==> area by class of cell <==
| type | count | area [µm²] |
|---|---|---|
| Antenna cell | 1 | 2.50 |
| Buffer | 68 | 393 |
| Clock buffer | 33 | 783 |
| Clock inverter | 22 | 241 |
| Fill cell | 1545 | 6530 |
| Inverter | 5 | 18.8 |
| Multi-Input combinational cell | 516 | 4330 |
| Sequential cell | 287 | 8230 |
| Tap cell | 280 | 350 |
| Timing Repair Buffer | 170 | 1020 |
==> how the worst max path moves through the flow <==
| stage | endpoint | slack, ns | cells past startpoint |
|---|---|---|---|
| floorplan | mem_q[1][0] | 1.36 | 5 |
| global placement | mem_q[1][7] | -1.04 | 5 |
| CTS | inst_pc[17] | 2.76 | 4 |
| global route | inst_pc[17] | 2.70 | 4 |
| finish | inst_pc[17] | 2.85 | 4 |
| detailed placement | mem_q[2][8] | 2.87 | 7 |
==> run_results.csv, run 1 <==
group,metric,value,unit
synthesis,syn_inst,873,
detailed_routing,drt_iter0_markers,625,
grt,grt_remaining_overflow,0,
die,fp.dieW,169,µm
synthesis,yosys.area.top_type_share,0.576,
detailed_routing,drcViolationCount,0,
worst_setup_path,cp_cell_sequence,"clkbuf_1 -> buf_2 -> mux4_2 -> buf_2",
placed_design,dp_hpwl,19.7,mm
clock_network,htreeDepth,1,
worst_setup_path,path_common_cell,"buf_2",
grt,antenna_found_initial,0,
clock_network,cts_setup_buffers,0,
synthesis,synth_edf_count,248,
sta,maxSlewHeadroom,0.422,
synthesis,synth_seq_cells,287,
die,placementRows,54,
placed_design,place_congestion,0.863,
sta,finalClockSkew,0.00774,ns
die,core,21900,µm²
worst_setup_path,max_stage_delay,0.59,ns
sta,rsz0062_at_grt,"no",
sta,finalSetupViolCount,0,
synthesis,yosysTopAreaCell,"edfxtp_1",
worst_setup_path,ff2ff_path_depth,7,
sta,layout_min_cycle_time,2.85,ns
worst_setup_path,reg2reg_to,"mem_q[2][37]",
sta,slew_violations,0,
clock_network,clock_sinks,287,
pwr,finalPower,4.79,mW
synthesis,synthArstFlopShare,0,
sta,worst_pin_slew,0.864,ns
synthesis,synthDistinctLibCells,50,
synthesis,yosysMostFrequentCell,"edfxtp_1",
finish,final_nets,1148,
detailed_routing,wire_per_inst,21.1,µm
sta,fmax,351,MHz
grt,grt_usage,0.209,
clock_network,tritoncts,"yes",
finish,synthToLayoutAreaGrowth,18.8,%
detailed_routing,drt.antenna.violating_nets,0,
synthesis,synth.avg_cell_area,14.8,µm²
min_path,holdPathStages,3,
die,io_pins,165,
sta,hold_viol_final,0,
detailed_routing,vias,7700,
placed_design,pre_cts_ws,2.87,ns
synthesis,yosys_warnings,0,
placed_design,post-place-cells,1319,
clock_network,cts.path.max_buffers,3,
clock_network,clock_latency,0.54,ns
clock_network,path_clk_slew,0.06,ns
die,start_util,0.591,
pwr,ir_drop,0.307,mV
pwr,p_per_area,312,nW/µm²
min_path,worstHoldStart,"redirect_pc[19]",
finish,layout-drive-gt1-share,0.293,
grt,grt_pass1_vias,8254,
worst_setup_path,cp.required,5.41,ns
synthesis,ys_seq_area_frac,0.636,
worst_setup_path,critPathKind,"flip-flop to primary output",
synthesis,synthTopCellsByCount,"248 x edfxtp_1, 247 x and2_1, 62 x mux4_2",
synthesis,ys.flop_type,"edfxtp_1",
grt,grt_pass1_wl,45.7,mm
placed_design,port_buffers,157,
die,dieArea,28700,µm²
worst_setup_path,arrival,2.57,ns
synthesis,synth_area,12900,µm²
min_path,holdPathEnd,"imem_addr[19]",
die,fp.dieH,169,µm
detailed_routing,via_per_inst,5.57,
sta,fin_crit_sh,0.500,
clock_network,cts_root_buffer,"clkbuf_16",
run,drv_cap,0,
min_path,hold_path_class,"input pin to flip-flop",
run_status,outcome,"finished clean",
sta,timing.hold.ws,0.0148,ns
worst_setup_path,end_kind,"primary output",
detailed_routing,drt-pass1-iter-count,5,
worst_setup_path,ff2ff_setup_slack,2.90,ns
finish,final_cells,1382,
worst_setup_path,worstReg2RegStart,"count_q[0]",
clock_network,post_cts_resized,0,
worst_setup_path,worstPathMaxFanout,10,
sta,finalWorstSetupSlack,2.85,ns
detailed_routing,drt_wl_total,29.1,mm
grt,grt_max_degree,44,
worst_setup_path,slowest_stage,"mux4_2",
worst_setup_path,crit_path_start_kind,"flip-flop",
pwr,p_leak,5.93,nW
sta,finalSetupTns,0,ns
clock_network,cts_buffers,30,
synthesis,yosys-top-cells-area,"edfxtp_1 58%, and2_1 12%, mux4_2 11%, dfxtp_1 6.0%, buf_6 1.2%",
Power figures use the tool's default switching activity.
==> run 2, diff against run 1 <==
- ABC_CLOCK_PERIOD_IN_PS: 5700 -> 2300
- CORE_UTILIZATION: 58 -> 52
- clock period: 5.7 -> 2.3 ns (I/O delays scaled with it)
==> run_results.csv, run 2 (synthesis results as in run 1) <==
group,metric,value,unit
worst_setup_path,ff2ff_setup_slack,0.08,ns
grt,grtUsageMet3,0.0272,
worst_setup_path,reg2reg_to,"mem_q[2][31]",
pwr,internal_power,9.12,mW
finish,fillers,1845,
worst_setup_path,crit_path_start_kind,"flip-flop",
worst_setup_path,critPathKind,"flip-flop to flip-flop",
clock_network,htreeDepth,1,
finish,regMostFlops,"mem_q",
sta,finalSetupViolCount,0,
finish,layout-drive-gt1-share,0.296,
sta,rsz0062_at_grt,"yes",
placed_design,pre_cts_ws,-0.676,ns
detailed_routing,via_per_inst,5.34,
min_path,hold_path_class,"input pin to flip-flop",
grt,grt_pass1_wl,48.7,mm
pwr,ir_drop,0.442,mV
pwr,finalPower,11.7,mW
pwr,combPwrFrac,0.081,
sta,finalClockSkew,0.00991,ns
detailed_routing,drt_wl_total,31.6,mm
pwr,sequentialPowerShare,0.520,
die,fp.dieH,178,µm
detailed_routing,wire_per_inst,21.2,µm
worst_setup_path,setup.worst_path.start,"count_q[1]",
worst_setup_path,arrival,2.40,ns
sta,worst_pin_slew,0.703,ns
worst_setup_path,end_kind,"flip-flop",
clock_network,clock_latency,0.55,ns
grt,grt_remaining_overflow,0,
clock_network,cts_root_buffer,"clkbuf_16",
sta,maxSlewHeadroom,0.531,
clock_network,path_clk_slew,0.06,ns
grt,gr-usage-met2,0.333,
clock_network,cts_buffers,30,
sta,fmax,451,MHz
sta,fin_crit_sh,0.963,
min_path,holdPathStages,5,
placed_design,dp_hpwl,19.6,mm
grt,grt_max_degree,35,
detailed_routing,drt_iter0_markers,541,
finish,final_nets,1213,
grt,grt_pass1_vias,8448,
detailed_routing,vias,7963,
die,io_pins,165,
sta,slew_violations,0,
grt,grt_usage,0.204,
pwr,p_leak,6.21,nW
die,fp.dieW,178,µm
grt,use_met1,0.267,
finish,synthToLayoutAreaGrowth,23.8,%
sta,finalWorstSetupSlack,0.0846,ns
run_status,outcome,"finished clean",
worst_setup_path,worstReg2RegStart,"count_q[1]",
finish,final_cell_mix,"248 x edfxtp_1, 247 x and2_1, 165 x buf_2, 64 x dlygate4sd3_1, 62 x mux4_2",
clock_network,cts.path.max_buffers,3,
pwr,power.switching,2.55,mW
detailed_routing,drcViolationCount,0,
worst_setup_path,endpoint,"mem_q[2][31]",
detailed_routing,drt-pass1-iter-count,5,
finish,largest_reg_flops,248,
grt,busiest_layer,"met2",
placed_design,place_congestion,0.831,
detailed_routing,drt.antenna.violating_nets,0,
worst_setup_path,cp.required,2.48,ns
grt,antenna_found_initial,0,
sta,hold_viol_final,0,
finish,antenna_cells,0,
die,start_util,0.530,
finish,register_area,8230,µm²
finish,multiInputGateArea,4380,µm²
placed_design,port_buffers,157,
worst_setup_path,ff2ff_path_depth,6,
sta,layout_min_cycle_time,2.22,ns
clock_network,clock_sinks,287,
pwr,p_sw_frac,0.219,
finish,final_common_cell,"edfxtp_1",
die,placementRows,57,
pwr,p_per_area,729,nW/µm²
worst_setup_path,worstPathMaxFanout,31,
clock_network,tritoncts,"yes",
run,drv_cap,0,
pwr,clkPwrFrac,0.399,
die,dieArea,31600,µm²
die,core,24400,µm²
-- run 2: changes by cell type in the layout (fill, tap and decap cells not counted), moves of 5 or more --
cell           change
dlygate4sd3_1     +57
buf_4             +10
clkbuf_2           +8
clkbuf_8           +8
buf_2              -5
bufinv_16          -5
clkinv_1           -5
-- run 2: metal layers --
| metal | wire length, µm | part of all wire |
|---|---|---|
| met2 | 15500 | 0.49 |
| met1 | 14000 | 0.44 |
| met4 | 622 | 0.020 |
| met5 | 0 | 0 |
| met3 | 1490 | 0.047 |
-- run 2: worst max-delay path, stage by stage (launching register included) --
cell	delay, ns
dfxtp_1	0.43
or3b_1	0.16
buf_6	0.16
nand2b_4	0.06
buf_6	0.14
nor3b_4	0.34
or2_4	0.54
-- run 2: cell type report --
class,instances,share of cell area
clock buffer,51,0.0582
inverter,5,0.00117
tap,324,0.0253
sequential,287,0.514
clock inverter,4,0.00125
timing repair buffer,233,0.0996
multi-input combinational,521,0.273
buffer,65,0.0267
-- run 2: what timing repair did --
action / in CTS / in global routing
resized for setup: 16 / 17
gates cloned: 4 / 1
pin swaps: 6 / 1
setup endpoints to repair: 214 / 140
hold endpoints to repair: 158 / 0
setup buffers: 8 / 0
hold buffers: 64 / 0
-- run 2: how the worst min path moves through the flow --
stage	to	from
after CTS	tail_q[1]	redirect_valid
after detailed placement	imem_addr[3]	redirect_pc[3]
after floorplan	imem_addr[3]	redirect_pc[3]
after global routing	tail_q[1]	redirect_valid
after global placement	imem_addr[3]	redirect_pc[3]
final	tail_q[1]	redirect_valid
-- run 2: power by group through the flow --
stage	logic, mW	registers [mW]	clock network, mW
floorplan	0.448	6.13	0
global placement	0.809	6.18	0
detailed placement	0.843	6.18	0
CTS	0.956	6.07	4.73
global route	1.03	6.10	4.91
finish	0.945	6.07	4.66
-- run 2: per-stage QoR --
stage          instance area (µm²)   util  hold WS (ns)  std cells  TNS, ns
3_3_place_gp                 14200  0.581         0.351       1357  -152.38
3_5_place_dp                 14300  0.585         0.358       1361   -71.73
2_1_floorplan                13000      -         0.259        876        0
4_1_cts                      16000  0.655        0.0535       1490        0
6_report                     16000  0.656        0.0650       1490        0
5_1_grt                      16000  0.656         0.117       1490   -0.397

**What you need to do:** Where a line above holds the string "drive", copy that line.

**Result for this exercise:**
finish,layout-drive-gt1-share,0.293,
finish,layout-drive-gt1-share,0.296,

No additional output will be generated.